WHAT THE TASK ASKS. From the records below, copy each line that has the word "reported" in it.

EXTRACTED RECORDS.
File: src/verilog/swdc_pkg.sv
package swdc_pkg;
    localparam logic [4:0] CAUSE_MISS = 5'h12;
    localparam logic [4:0] CAUSE_ZONE = 5'h10;
    localparam logic [4:0] CAUSE_ALIGN = 5'h01;
    localparam logic [4:0] CAUSE_PRIV = 5'h07;
    localparam int LINE_LSB = 4;
    localparam logic [31:0] LINE_MASK = 32'hffff_fff0;
    localparam logic [1:0] ALIGN_MASK = 2'h0;

    typedef enum logic [2:0] {
        SWDC_NOP,
        SWDC_STORE_RR,
        SWDC_STORE_IMM,
        SWDC_STORE_COND,
        SWDC_TAG_WRITE
    } swdc_op_e;

    typedef struct packed {
        swdc_op_e op;
        logic flush;
        logic match;
        logic prefix_valid;
        logic [15:0] prefix_hi;
        logic [15:0] imm;
        logic [31:0] ra;
        logic [31:0] rb;
        logic [31:0] rd;
        logic [4:0] rd_idx;
    } swdc_req_s;

    typedef struct packed {
        logic [4:0] cause;
        logic store;
        logic word;
        logic zone_fault_flag;
        logic [4:0] rx;
    } swdc_esr_s;
endpackage : swdc_pkg

File: src/verilog/swdc_store_unit.sv
// The implementer's own choices: the strobed register port.
module swdc_store_unit #(
    parameter bit AREA_OPT = 1'b0,
    parameter bit COPY_BACK = 1'b1,
    parameter bit PERIPH_EXCL = 1'b0,
    parameter bit CACHE_EXCL = 1'b0,
    parameter bit TRANSLATION = 1'b1
) (
    input wire logic ref_clk,
    input wire logic sys_rst,
    input wire logic req_valid,
    input wire swdc_pkg::swdc_req_s req,
    output logic req_ready,
    output logic done,
    input wire logic reserving_load,
    input wire logic user_mode_bit,
    input wire logic virtual_mode_bit,
    input wire logic xlate_miss,
    input wire logic zone_read_only,
    input wire logic zone_no_access,
    input wire logic addr_is_cache,
    output logic [31:0] chk_addr,
    output logic mode_wr,
    output logic saved_user_mode,
    output logic saved_virtual_mode,
    output logic esr_wr,
    output swdc_pkg::swdc_esr_s exception_status_reg,
    output logic carry_wr,
    output logic carry,
    output logic mem_req,
    output logic mem_excl,
    output logic [31:0] mem_addr,
    output logic [31:0] mem_data,
    input wire logic mem_ack,
    input wire logic mem_exokay,
    output logic dc_req,
    output logic dc_flush,
    output logic dc_match,
    output logic [31:0] dc_line_addr,
    input wire logic dc_done,
    output logic reservation
);
    // ------------------------------------------------------------
    // Operand decode
    // ------------------------------------------------------------
    typedef enum logic [2:0] {
        ST_IDLE,
        ST_WAIT,
        ST_MEM,
        ST_DC,
        ST_DONE
    } swdc_state_e;

    swdc_state_e state_ff;
    swdc_pkg::swdc_req_s req_ff;
    logic reservation_ff;
    logic [31:0] imm32;
    logic [31:0] eff_addr;
    logic is_store;
    logic miss_hit;
    logic zone_hit;
    logic align_hit;
    logic priv_hit;
    logic excl_used;
    logic dc_pending_ff;

    // Prefix supplies the upper half, else sign-extend
    always_comb
    begin
        if (req_ff.prefix_valid)
            imm32 = {req_ff.prefix_hi, req_ff.imm};
        else
            imm32 = {{16{req_ff.imm[15]}}, req_ff.imm};
    end

    // Address per form; write-through tag write ignores rB
    always_comb
    begin
        unique case (req_ff.op)
            swdc_pkg::SWDC_STORE_IMM: eff_addr = req_ff.ra + imm32;
            swdc_pkg::SWDC_TAG_WRITE:
                eff_addr = COPY_BACK ? req_ff.ra + req_ff.rb
                                     : req_ff.ra;
            default: eff_addr = req_ff.ra + req_ff.rb;
        endcase
    end

    assign chk_addr = eff_addr;
    assign is_store = req_ff.op == swdc_pkg::SWDC_STORE_RR
        || req_ff.op == swdc_pkg::SWDC_STORE_IMM;
    // ------------------------------------------------------------
    // Exception checks, in priority order
    // ------------------------------------------------------------
    assign miss_hit = virtual_mode_bit && xlate_miss;
    // No-access only counts in user mode
    assign zone_hit = virtual_mode_bit && !miss_hit
        && (zone_read_only || (zone_no_access && user_mode_bit));
    assign align_hit = is_store && !miss_hit && !zone_hit
        && (eff_addr[1:0] != swdc_pkg::ALIGN_MASK);
    assign priv_hit = TRANSLATION && user_mode_bit;
    // Exclusive use chosen per port
    assign excl_used = addr_is_cache ? CACHE_EXCL : PERIPH_EXCL;

    // ------------------------------------------------------------
    // Sequencer
    // ------------------------------------------------------------
    logic go;
    logic dc_quick;
    assign go = state_ff == ST_WAIT || (state_ff == ST_IDLE && !AREA_OPT
        && req_ff.op != swdc_pkg::SWDC_NOP);
    assign req_ready = state_ff == ST_IDLE && req_ff.op == swdc_pkg::SWDC_NOP;
    // Clear and flush finish on the cache answer, plain tag writes one later.
    // Limitation: the area option still puts its wait cycle in front.
    assign dc_quick = req_ff.flush || req_ff.match;

    // Request capture; one request in flight at a time
    always_ff @(posedge ref_clk)
    begin
        if (sys_rst)
            req_ff <= '0;
        else if (req_valid && req_ready)
            req_ff <= req;
        else if (done)
            req_ff <= '0;
    end

    // State register; the extra area cycle is ST_WAIT
    always_ff @(posedge ref_clk)
    begin
        if (sys_rst)
            state_ff <= ST_IDLE;
        else
        begin
            unique case (state_ff)
                ST_IDLE:
                    if (req_ff.op != swdc_pkg::SWDC_NOP)
                        state_ff <= AREA_OPT ? ST_WAIT : ST_IDLE;
                    else
                        state_ff <= ST_IDLE;
                ST_WAIT:
                    state_ff <= ST_IDLE;
                ST_MEM:
                    if (mem_ack)
                        state_ff <= ST_IDLE;
                ST_DC:
                    if (dc_done)
                        state_ff <= dc_quick ? ST_IDLE : ST_DONE;
                ST_DONE:
                    state_ff <= ST_IDLE;
            endcase
            if (go && req_ff.op == swdc_pkg::SWDC_STORE_COND && reservation_ff
                && !miss_hit && !zone_hit && excl_used)
                state_ff <= ST_MEM;
            if (go && req_ff.op == swdc_pkg::SWDC_TAG_WRITE && !priv_hit)
                state_ff <= ST_DC;
        end
    end

    // Completion pulse
    always_comb
    begin
        done = 1'b0;
        if (go && !(req_ff.op == swdc_pkg::SWDC_TAG_WRITE && !priv_hit)
            && !(req_ff.op == swdc_pkg::SWDC_STORE_COND && reservation_ff
                 && !miss_hit && !zone_hit && excl_used))
            done = 1'b1;
        if (state_ff == ST_MEM && mem_ack)
            done = 1'b1;
        if (state_ff == ST_DC && dc_done && dc_quick)
            done = 1'b1;
        if (state_ff == ST_DONE)
            done = 1'b1;
    end

    // ------------------------------------------------------------
    // Reservation bit
    // ------------------------------------------------------------
    // Load sets; a conditional store past checks clears. Set wins.
    always_ff @(posedge ref_clk)
    begin
        if (sys_rst)
            reservation_ff <= 1'b0;
        else if (reserving_load)
            reservation_ff <= 1'b1;
        else if (go && req_ff.op == swdc_pkg::SWDC_STORE_COND
                 && !miss_hit && !zone_hit)
            reservation_ff <= 1'b0;
    end
    assign reservation = reservation_ff;

    // ------------------------------------------------------------
    // Status and exception outputs
    // ------------------------------------------------------------
    // Registered outputs update once, in the finishing cycle
    always_ff @(posedge ref_clk)
    begin
        if (sys_rst)
        begin
            mode_wr <= 1'b0;
            saved_user_mode <= 1'b0;
            saved_virtual_mode <= 1'b0;
            esr_wr <= 1'b0;
            exception_status_reg <= '0;
            carry_wr <= 1'b0;
            carry <= 1'b0;
        end
        else
        begin
            mode_wr <= 1'b0;
            esr_wr <= 1'b0;
            carry_wr <= 1'b0;
            if (go && req_ff.op == swdc_pkg::SWDC_TAG_WRITE && priv_hit)
            begin
                esr_wr <= 1'b1;
                exception_status_reg <= '{swdc_pkg::CAUSE_PRIV, 1'b0, 1'b0, 1'b0, 5'h00};
            end
            else if (go && req_ff.op == swdc_pkg::SWDC_STORE_COND
                     && !reservation_ff)
            begin
                carry_wr <= 1'b1;
                carry <= 1'b1;
            end
            else if (go && req_ff.op != swdc_pkg::SWDC_TAG_WRITE
                     && (miss_hit || zone_hit))
            begin
                // Save modes, core clears live bits on mode_wr
                mode_wr <= 1'b1;
                saved_user_mode <= user_mode_bit;
                saved_virtual_mode <= virtual_mode_bit;
                esr_wr <= 1'b1;
                exception_status_reg <= '{miss_hit ? swdc_pkg::CAUSE_MISS : swdc_pkg::CAUSE_ZONE,
                         1'b1, 1'b0, zone_hit && zone_no_access
                         && user_mode_bit, 5'h00};
            end
            else if (go && align_hit)
            begin
                esr_wr <= 1'b1;
                exception_status_reg <= '{swdc_pkg::CAUSE_ALIGN, 1'b1, 1'b1, 1'b0,
                         req_ff.rd_idx};
            end
            else if (go && req_ff.op == swdc_pkg::SWDC_STORE_COND && !excl_used)
            begin
                carry_wr <= 1'b1;
                carry <= 1'b0;
            end
            else if (state_ff == ST_MEM && mem_ack)
            begin
                carry_wr <= 1'b1;
                carry <= !mem_exokay;
            end
        end
    end

    // ------------------------------------------------------------
    // Memory and cache requests
    // ------------------------------------------------------------
    // Plain stores and reserved conditional stores write at once; mem_excl marks exclusive ones
    always_ff @(posedge ref_clk)
    begin
        if (sys_rst)
        begin
            mem_req <= 1'b0;
            mem_excl <= 1'b0;
            mem_addr <= '0;
            mem_data <= '0;
        end
        else
        begin
            mem_req <= 1'b0;
            mem_excl <= 1'b0;
            if (go && !miss_hit && !zone_hit && !align_hit
                && (is_store || (req_ff.op == swdc_pkg::SWDC_STORE_COND
                                 && reservation_ff)))
            begin
                mem_req <= 1'b1;
                mem_excl <= req_ff.op == swdc_pkg::SWDC_STORE_COND
                    && excl_used;
                mem_addr <= eff_addr;
                mem_data <= req_ff.rd;
            end
        end
    end

    // Tag write request held until the cache reports done
    always_ff @(posedge ref_clk)
    begin
        if (sys_rst)
        begin
            dc_pending_ff <= 1'b0;
            dc_flush <= 1'b0;
            dc_match <= 1'b0;
            dc_line_addr <= '0;
        end
        else if (go && req_ff.op == swdc_pkg::SWDC_TAG_WRITE && !priv_hit)
        begin
            dc_pending_ff <= 1'b1;
            dc_flush <= COPY_BACK && req_ff.flush;
            dc_match <= COPY_BACK && req_ff.match;
            dc_line_addr <= eff_addr & swdc_pkg::LINE_MASK;
        end
        else if (dc_done)
            dc_pending_ff <= 1'b0;
    end
    assign dc_req = dc_pending_ff;

    // ------------------------------------------------------------
    // Checks
    // ------------------------------------------------------------
    miss_priority_a: assert property (
        @(posedge ref_clk) disable iff (sys_rst)
        go && is_store && virtual_mode_bit && xlate_miss
        |=> esr_wr && exception_status_reg.cause == swdc_pkg::CAUSE_MISS && !mem_req)
        else $error("miss not reported first");
    zone_cause_a: assert property (
        @(posedge ref_clk) disable iff (sys_rst)
        go && is_store && zone_hit
        |=> mode_wr && exception_status_reg.cause == swdc_pkg::CAUSE_ZONE)
        else $error("zone fault not reported");
    zone_flag_a: assert property (
        @(posedge ref_clk) disable iff (sys_rst)
        go && is_store && zone_hit && !user_mode_bit
        |=> esr_wr && !exception_status_reg.zone_fault_flag)
        else $error("no-access flag set in privileged mode");
    mode_save_a: assert property (
        @(posedge ref_clk) disable iff (sys_rst)
        go && is_store && miss_hit |=> saved_virtual_mode)
        else $error("virtual mode not saved");
    align_fault_a: assert property (
        @(posedge ref_clk) disable iff (sys_rst)
        go && align_hit |=> exception_status_reg.word && exception_status_reg.store && !mem_req)
        else $error("misaligned store not trapped");
    cond_no_align_a: assert property (
        @(posedge ref_clk) disable iff (sys_rst)
        go && req_ff.op == swdc_pkg::SWDC_STORE_COND
        |=> !(esr_wr && exception_status_reg.cause == swdc_pkg::CAUSE_ALIGN))
        else $error("conditional store raised misalignment");
    no_resv_carry_a: assert property (
        @(posedge ref_clk) disable iff (sys_rst)
        go && req_ff.op == swdc_pkg::SWDC_STORE_COND && !reservation_ff
        |=> carry_wr && carry && !mem_req)
        else $error("failed conditional store wrote");
    resv_clear_a: assert property (
        @(posedge ref_clk) disable iff (sys_rst)
        go && req_ff.op == swdc_pkg::SWDC_STORE_COND && !miss_hit
        && !zone_hit && !reserving_load |=> !reservation_ff)
        else $error("reservation left set");
    local_commit_a: assert property (
        @(posedge ref_clk) disable iff (sys_rst)
        go && req_ff.op == swdc_pkg::SWDC_STORE_COND && reservation_ff
        && !miss_hit && !zone_hit && !excl_used
        |=> mem_req && !mem_excl && carry_wr && !carry)
        else $error("reserved conditional store did not commit");
    excl_commit_a: assert property (
        @(posedge ref_clk) disable iff (sys_rst)
        state_ff == ST_MEM && mem_ack
        |=> carry_wr && carry == !$past(mem_exokay))
        else $error("exclusive answer not reflected in carry");
    store_latency_a: assert property (
        @(posedge ref_clk) disable iff (sys_rst)
        state_ff == ST_IDLE && is_store |-> AREA_OPT || done)
        else $error("store latency wrong");
    area_latency_a: assert property (
        @(posedge ref_clk) disable iff (sys_rst)
        state_ff == ST_IDLE && is_store && AREA_OPT |=> done)
        else $error("area store latency wrong");
    tag_latency_a: assert property (
        @(posedge ref_clk) disable iff (sys_rst)
        state_ff == ST_DC && dc_done && !dc_quick |=> done)
        else $error("plain tag write finish cycle wrong");
    priv_trap_a: assert property (
        @(posedge ref_clk) disable iff (sys_rst)
        go && req_ff.op == swdc_pkg::SWDC_TAG_WRITE && priv_hit
        |=> esr_wr && exception_status_reg.cause == swdc_pkg::CAUSE_PRIV && !dc_req)
        else $error("user tag write not trapped");
    wt_addr_a: assert property (
        @(posedge ref_clk) disable iff (sys_rst)
        go && req_ff.op == swdc_pkg::SWDC_TAG_WRITE && !COPY_BACK
        |-> eff_addr == req_ff.ra)
        else $error("write-through line address used rB");
    store_cov: cover property (@(posedge ref_clk) mem_req && !mem_excl);
    cond_cov: cover property (@(posedge ref_clk) carry_wr && !carry);
    dc_cov: cover property (@(posedge ref_clk) dc_req && dc_flush);
    fault_cov: cover property (@(posedge ref_clk) mode_wr);
    excl_cov: cover property (@(posedge ref_clk) state_ff == ST_MEM && mem_ack);
endmodule : swdc_store_unit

ANSWER TO THIS PROBLEM.
        else $error("miss not reported first");
        else $error("zone fault not reported");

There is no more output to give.